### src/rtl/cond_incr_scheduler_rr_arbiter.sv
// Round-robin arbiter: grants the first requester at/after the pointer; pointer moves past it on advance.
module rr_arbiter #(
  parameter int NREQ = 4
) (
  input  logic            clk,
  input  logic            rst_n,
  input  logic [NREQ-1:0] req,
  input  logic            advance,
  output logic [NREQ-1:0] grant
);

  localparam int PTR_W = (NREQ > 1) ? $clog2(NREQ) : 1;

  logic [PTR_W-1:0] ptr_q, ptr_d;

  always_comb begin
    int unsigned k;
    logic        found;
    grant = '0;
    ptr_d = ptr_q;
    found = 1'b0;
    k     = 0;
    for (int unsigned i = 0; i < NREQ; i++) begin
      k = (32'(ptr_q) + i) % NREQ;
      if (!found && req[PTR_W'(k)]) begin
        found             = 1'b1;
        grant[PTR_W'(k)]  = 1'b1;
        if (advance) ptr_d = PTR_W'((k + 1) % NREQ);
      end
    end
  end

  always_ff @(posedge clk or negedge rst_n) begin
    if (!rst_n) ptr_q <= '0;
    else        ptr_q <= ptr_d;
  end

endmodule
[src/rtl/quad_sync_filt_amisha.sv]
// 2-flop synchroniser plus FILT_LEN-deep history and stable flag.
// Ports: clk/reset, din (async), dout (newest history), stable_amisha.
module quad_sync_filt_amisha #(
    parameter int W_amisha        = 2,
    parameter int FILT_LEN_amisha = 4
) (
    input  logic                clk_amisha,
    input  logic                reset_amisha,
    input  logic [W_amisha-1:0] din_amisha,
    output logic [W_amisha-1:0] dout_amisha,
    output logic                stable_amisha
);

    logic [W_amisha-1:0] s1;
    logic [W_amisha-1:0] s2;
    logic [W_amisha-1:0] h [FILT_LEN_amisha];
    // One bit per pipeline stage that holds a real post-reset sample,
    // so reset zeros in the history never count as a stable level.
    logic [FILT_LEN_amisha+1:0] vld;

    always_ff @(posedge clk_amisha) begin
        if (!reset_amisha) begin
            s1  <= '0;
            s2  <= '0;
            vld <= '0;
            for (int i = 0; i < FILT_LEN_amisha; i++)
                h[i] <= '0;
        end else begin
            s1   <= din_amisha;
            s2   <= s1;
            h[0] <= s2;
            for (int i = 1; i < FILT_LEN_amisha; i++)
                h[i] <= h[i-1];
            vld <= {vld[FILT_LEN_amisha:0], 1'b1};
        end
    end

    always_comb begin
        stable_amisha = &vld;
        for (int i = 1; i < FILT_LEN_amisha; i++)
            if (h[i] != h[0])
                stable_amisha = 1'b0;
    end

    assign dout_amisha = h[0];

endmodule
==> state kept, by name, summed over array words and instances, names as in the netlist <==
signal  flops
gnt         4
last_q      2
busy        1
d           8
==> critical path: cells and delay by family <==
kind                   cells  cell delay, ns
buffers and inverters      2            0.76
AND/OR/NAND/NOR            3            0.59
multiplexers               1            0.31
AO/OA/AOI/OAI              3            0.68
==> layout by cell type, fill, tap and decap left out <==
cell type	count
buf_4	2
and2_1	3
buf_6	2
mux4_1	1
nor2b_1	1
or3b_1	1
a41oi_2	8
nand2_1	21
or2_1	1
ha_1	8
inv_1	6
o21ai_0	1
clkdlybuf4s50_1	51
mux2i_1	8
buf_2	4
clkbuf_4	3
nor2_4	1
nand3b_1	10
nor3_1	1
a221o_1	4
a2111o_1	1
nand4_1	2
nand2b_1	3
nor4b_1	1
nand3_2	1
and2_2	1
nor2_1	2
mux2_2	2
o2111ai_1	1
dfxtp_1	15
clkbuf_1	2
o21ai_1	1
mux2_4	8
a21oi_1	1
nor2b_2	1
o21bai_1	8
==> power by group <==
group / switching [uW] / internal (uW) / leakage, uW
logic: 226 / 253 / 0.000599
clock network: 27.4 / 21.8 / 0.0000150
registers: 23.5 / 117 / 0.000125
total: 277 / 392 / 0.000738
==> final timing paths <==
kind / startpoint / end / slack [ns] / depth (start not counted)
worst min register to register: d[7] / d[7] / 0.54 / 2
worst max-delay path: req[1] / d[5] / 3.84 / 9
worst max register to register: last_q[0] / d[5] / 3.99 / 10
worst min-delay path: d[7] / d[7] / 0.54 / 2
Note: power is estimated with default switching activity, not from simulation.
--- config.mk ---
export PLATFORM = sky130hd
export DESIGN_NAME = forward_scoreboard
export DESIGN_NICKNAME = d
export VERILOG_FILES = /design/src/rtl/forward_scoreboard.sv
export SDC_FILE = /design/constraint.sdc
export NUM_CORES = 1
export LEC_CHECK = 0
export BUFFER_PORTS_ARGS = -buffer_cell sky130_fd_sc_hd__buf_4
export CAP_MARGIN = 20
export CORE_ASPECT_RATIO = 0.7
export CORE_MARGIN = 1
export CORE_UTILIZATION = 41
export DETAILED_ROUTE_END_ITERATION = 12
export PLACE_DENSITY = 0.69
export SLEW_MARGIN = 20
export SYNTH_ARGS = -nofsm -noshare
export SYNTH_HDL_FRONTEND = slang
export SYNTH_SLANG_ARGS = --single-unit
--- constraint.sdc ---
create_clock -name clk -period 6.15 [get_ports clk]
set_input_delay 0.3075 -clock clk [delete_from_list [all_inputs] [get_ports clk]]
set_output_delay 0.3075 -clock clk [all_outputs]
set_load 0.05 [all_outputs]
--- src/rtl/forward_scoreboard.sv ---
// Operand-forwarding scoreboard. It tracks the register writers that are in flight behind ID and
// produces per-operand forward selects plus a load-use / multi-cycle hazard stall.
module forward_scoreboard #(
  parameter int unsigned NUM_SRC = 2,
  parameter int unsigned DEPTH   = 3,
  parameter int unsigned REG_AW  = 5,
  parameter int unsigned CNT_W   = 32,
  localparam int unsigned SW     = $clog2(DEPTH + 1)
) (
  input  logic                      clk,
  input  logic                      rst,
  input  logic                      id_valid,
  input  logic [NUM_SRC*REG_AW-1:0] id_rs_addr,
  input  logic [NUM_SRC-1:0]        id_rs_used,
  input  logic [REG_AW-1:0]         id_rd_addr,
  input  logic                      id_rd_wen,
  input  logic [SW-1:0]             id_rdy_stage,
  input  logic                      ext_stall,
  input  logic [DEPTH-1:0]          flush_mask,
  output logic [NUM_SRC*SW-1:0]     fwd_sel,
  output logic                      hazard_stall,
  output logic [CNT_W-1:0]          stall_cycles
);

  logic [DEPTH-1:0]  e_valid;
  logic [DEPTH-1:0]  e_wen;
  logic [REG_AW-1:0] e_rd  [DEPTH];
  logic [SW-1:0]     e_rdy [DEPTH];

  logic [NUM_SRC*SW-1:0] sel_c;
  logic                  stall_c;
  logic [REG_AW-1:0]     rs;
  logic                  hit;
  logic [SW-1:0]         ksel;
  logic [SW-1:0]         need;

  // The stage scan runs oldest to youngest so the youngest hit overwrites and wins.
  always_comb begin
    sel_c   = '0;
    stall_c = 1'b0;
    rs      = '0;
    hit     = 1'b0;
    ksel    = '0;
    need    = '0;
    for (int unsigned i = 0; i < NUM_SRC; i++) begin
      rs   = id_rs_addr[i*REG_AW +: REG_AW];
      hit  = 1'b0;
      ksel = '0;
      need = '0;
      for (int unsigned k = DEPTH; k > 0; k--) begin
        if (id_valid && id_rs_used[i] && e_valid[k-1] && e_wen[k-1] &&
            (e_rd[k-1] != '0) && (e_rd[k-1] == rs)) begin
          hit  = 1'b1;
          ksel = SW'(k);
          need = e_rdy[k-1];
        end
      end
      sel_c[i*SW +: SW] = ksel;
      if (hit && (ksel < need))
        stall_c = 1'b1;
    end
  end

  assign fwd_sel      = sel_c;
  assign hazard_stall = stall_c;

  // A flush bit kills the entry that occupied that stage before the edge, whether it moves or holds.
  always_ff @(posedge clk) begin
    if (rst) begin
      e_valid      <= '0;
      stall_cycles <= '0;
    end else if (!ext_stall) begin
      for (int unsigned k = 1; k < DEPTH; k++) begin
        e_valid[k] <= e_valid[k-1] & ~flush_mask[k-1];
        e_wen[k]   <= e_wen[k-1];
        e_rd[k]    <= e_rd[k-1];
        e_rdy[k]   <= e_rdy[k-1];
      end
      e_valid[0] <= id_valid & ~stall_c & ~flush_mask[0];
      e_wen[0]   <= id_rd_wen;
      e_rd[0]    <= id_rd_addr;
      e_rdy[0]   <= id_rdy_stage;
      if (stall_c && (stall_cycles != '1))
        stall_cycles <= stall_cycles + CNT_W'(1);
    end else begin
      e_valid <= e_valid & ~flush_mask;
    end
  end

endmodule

────────────────────────────────────────

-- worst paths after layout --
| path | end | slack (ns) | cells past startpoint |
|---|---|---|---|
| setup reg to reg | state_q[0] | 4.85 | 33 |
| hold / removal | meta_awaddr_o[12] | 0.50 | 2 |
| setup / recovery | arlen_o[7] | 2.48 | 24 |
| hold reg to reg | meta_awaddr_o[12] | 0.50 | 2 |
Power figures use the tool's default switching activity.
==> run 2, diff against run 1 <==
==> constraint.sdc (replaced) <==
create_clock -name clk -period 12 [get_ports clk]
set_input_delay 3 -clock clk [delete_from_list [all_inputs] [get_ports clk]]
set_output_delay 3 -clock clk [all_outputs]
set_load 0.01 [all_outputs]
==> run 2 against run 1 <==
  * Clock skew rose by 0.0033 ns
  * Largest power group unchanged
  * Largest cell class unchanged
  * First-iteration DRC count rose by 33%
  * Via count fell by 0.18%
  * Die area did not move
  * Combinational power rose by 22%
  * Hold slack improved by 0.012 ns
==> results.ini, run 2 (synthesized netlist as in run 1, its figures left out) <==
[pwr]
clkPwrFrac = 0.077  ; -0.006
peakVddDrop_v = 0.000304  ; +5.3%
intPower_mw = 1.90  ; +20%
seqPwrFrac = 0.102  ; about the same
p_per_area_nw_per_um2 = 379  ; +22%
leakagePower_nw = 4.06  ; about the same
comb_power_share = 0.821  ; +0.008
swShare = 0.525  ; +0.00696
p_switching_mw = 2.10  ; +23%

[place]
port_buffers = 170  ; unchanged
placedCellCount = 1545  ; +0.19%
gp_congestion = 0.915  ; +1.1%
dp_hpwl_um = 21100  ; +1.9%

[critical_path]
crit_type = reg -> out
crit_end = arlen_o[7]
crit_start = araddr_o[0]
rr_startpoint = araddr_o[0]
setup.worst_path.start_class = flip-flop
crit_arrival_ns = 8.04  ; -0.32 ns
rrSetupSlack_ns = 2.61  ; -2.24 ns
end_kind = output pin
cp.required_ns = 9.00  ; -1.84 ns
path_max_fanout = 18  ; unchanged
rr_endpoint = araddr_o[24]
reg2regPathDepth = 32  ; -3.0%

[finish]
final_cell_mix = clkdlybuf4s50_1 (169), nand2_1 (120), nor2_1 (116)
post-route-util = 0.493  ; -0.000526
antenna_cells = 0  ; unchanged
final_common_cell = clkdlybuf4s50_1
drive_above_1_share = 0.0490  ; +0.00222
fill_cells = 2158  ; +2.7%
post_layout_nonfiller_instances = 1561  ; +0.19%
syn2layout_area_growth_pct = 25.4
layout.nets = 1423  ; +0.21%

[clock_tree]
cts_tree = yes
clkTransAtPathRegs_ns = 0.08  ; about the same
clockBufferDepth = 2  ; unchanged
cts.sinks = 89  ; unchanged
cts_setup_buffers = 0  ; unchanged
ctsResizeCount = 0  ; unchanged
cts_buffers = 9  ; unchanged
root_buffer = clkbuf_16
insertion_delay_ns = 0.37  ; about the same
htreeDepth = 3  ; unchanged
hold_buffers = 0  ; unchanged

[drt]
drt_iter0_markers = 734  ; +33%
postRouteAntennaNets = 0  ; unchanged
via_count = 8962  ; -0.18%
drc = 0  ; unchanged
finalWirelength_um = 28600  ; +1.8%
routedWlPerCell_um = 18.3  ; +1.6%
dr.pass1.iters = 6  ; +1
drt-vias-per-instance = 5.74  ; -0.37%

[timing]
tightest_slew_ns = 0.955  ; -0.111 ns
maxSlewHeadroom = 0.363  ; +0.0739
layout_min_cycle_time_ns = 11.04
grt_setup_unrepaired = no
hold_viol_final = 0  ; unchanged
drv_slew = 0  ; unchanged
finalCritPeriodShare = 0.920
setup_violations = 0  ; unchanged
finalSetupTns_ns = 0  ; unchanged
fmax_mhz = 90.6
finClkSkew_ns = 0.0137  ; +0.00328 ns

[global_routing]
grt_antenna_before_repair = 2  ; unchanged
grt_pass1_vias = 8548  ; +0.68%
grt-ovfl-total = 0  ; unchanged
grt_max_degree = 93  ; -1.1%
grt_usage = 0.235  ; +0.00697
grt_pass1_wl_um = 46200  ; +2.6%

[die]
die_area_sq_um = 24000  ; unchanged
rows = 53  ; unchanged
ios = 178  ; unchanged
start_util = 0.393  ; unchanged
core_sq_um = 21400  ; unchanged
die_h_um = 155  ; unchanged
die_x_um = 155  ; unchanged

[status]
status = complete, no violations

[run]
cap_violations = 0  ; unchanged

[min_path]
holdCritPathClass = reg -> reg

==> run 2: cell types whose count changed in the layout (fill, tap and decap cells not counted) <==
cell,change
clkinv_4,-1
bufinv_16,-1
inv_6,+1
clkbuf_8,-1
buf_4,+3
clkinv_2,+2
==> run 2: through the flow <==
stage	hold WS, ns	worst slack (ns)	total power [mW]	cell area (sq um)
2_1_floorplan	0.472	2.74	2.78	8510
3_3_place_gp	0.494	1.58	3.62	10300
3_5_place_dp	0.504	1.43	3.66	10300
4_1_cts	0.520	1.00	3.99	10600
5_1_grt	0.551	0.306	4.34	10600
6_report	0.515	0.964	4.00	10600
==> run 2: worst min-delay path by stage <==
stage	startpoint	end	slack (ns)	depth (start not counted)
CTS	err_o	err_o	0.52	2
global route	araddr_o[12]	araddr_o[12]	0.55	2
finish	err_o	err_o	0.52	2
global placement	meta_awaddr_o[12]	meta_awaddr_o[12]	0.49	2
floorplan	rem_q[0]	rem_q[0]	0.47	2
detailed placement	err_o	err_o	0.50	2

────────────────────────────────────────

| PROBLEM STATEMENT |
Find the line with "via_count = 8962" in the material above. Reproduce it and each line after it up to and including the line with "holdCritPathClass = reg -> reg".

| COMPLETED EXERCISE |
via_count = 8962  ; -0.18%
drc = 0  ; unchanged
finalWirelength_um = 28600  ; +1.8%
routedWlPerCell_um = 18.3  ; +1.6%
dr.pass1.iters = 6  ; +1
drt-vias-per-instance = 5.74  ; -0.37%

[timing]
tightest_slew_ns = 0.955  ; -0.111 ns
maxSlewHeadroom = 0.363  ; +0.0739
layout_min_cycle_time_ns = 11.04
grt_setup_unrepaired = no
hold_viol_final = 0  ; unchanged
drv_slew = 0  ; unchanged
finalCritPeriodShare = 0.920
setup_violations = 0  ; unchanged
finalSetupTns_ns = 0  ; unchanged
fmax_mhz = 90.6
finClkSkew_ns = 0.0137  ; +0.00328 ns

[global_routing]
grt_antenna_before_repair = 2  ; unchanged
grt_pass1_vias = 8548  ; +0.68%
grt-ovfl-total = 0  ; unchanged
grt_max_degree = 93  ; -1.1%
grt_usage = 0.235  ; +0.00697
grt_pass1_wl_um = 46200  ; +2.6%

[die]
die_area_sq_um = 24000  ; unchanged
rows = 53  ; unchanged
ios = 178  ; unchanged
start_util = 0.393  ; unchanged
core_sq_um = 21400  ; unchanged
die_h_um = 155  ; unchanged
die_x_um = 155  ; unchanged

[status]
status = complete, no violations

[run]
cap_violations = 0  ; unchanged

[min_path]
holdCritPathClass = reg -> reg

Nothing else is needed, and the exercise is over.